The schematics of the evaluation board in the Jumpers and Components Guide refer to an “SDRAM workaround”. What is being worked around, and do I need the workaround in my design?
When the NET+ARM experiences a hardware-reset condition, the SDRAM controller might be in the middle of a Burst Read condition. The hardware-reset stops the memory controller preventing the NET+ARM from issuing the BURSTSTOP command to the SDRAM. This condition leaves the SDRAM components in a state where they will forever drive the data bus. This prevents the NET+ARM from being able to reboot from CS0 since a data bus clash will be found on the system bus while attempting to read from the CS0 boot device. The workarounds for this issue are briefly described in details in the errata.
I have some questions to the SDRAM workaround: 1.) power up As long as I don’t have a stable power supply, I think that the AND-gates can not have a determined value. Do the GPIO of the NetARM and the other control signals also toggle, if the power supply is rising slowly? In this case the SDRAM may see any command at start up. Is this a problem? 2.) timing For the SDRAM burst termination patch a Fairchild NC7SZ08_SOT23 AND-Gate is used in the errata for the CS and the CAS1. The Datasheet for the NetARM50 (P/N: 8820002A Release date: August 2002) says “BCLK high to CS* valid” needs up to 16 ns. According to the Datasheet of Fairchild, this Gate has a maximum Propagation Delay of 5.0 ns (@3,3V). The Datasheets for different SDRAMs define a minimal setup-time of 2ns. So The BCLK has to be at least 16ns + 5ns + 2ns = 23ns. But it is only 22.6ns @ 44.2368MHz. Is this calculation correct? Do we have to use much faster Gates in order to get a stable system?

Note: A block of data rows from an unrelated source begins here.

**src/rtl/ifb_pkg.sv**
```systemverilog
// Shared types and defaults for the instruction fetch buffer.
package ifb_pkg;

    typedef enum logic [0:0] {
        FETCH_IDLE = 1'b0,
        FETCH_REQ  = 1'b1
    } fetch_state_e;

    localparam logic [31:0] NOP_WORD     = 32'h0;
    localparam int          IFB_DEPTH    = 8;
    localparam logic [31:0] IFB_RESET_PC = 32'h0000_0000;

endpackage

```
**src/rtl/ifb_queue.sv**
```systemverilog
// Circular instruction queue: one push, up to two pops per cycle, two
// combinational read ports at head and head+1.
module ifb_queue import ifb_pkg::*; #(
    parameter int  DEPTH = IFB_DEPTH,
    localparam int PW    = $clog2(DEPTH),
    localparam int CW    = PW + 1
) (
    input  logic          hz1_clk,
    input  logic          n_rst,
    input  logic          push,
    input  logic [31:0]   push_data,
    input  logic [1:0]    pop_cnt,
    input  logic          flush,
    output logic [31:0]   rd0,
    output logic [31:0]   rd1,
    output logic [CW-1:0] count
);

    logic [31:0]   mem [DEPTH];
    logic [PW-1:0] head;
    logic [PW-1:0] tail;
    logic [PW-1:0] head_nx;

    assign head_nx = head + 1'b1;

    always_ff @(posedge hz1_clk or negedge n_rst) begin
        if (!n_rst) begin
            head  <= '0;
            tail  <= '0;
            count <= '0;
        end else if (flush) begin
            head  <= tail;
            count <= '0;
        end else begin
            head  <= head + PW'(pop_cnt);
            if (push)
                tail <= tail + 1'b1;
            count <= count + CW'(push) - CW'(pop_cnt);
        end
    end

    // Storage is not reset: contents are invisible while count is zero.
    always_ff @(posedge hz1_clk) begin
        if (push && !flush)
            mem[tail] <= push_data;
    end

    assign rd0 = (count >= CW'(1)) ? mem[head]    : NOP_WORD;
    assign rd1 = (count >= CW'(2)) ? mem[head_nx] : NOP_WORD;

endmodule

```
**src/rtl/instr_fetch_buffer.sv**
```systemverilog
// Instruction fetch buffer: single-outstanding fetch FSM, pc and redirect
// handling in front of ifb_queue. Define IFB_STATS_EN for fetch/stall counters.
module instr_fetch_buffer import ifb_pkg::*; #(
    parameter int          DEPTH    = IFB_DEPTH,
    parameter logic [31:0] RESET_PC = IFB_RESET_PC
) (
    input  logic        hz1_clk,
    input  logic        n_rst,
    output logic        imem_req,
    output logic [31:0] imem_addr,
    input  logic        imem_ack,
    input  logic [31:0] imem_rdata,
    input  logic        redirect_valid,
    input  logic [31:0] redirect_pc,
    input  logic        freeze1,
    input  logic        freeze2,
    input  logic        dependency_on_ins2,
    output logic [31:0] instruction0,
    output logic [31:0] instruction1,
    output logic        nothing_filled
`ifdef IFB_STATS_EN
    ,
    output logic [15:0] fetched_cnt,
    output logic [15:0] stall_cnt
`endif
);

    localparam int CW = $clog2(DEPTH) + 1;

    fetch_state_e  state;
    logic [31:0]   pc;
    logic [31:0]   req_addr;
    logic          discard;
    logic [CW-1:0] count;
    logic [CW-1:0] level;
    logic          pop0;
    logic          pop1;
    logic [1:0]    pop_cnt;
    logic          push;

    // Pops are suppressed on a redirect cycle since the queue is flushed anyway.
    assign pop0    = !freeze1 && (count != '0) && !redirect_valid;
    assign pop1    = pop0 && !freeze2 && !dependency_on_ins2 && (count >= CW'(2));
    assign pop_cnt = {1'b0, pop0} + {1'b0, pop1};
    assign push    = (state == FETCH_REQ) && imem_ack && !discard && !redirect_valid;
    assign level   = count - CW'(pop_cnt);

    assign imem_req       = (state == FETCH_REQ);
    assign imem_addr      = imem_req ? req_addr : pc;
    assign nothing_filled = (count == '0);

    always_ff @(posedge hz1_clk or negedge n_rst) begin
        if (!n_rst) begin
            state    <= FETCH_IDLE;
            pc       <= RESET_PC;
            req_addr <= RESET_PC;
            discard  <= 1'b0;
        end else if (state == FETCH_IDLE) begin
            // A redirect in IDLE delays issue by one cycle so req_addr sees the new pc.
            if (redirect_valid)
                pc <= redirect_pc;
            else if (level < CW'(DEPTH)) begin
                state    <= FETCH_REQ;
                req_addr <= pc;
            end
        end else begin
            if (redirect_valid) begin
                pc      <= redirect_pc;
                discard <= !imem_ack;
            end else if (imem_ack) begin
                discard <= 1'b0;
                if (!discard)
                    pc <= pc + 32'd4;
            end
            if (imem_ack)
                state <= FETCH_IDLE;
        end
    end

    ifb_queue #(.DEPTH(DEPTH)) u_queue (
        .hz1_clk   (hz1_clk),
        .n_rst     (n_rst),
        .push      (push),
        .push_data (imem_rdata),
        .pop_cnt   (pop_cnt),
        .flush     (redirect_valid),
        .rd0       (instruction0),
        .rd1       (instruction1),
        .count     (count)
    );

`ifdef IFB_STATS_EN
    always_ff @(posedge hz1_clk or negedge n_rst) begin
        if (!n_rst) begin
            fetched_cnt <= '0;
            stall_cnt   <= '0;
        end else begin
            if (push && fetched_cnt != 16'hFFFF)
                fetched_cnt <= fetched_cnt + 16'd1;
            if (freeze1 && count != '0 && stall_cnt != 16'hFFFF)
                stall_cnt <= stall_cnt + 16'd1;
        end
    end
`endif

endmodule

```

I am checking the question you raised. Will update you shortly.
The AND gates are “simple logic” and will be stable long before the SDRAM “complex logic” is. The NETARM chip selects will drive up to a logic “1” following the ramp up of VCC. There will be no BCLK until the crystal cranks up. Some crystals take as long as 10MS. As for timing; The calculation is correct, but one should consider that the 16ns is based on worst case temperature, voltage, and ASIC process, + 25pF loading. In the real world all of these conditions would not likely exist at the same time. The existing SDRAM BT Work-A-Round circuit was based on the previous HRG in which t40 = 12.5ns. For those who need to meet the latest worst case timing under all conditions, I suggest the attached updated SDRAM Work-A- round
Any reason a fix can’t look like the attached?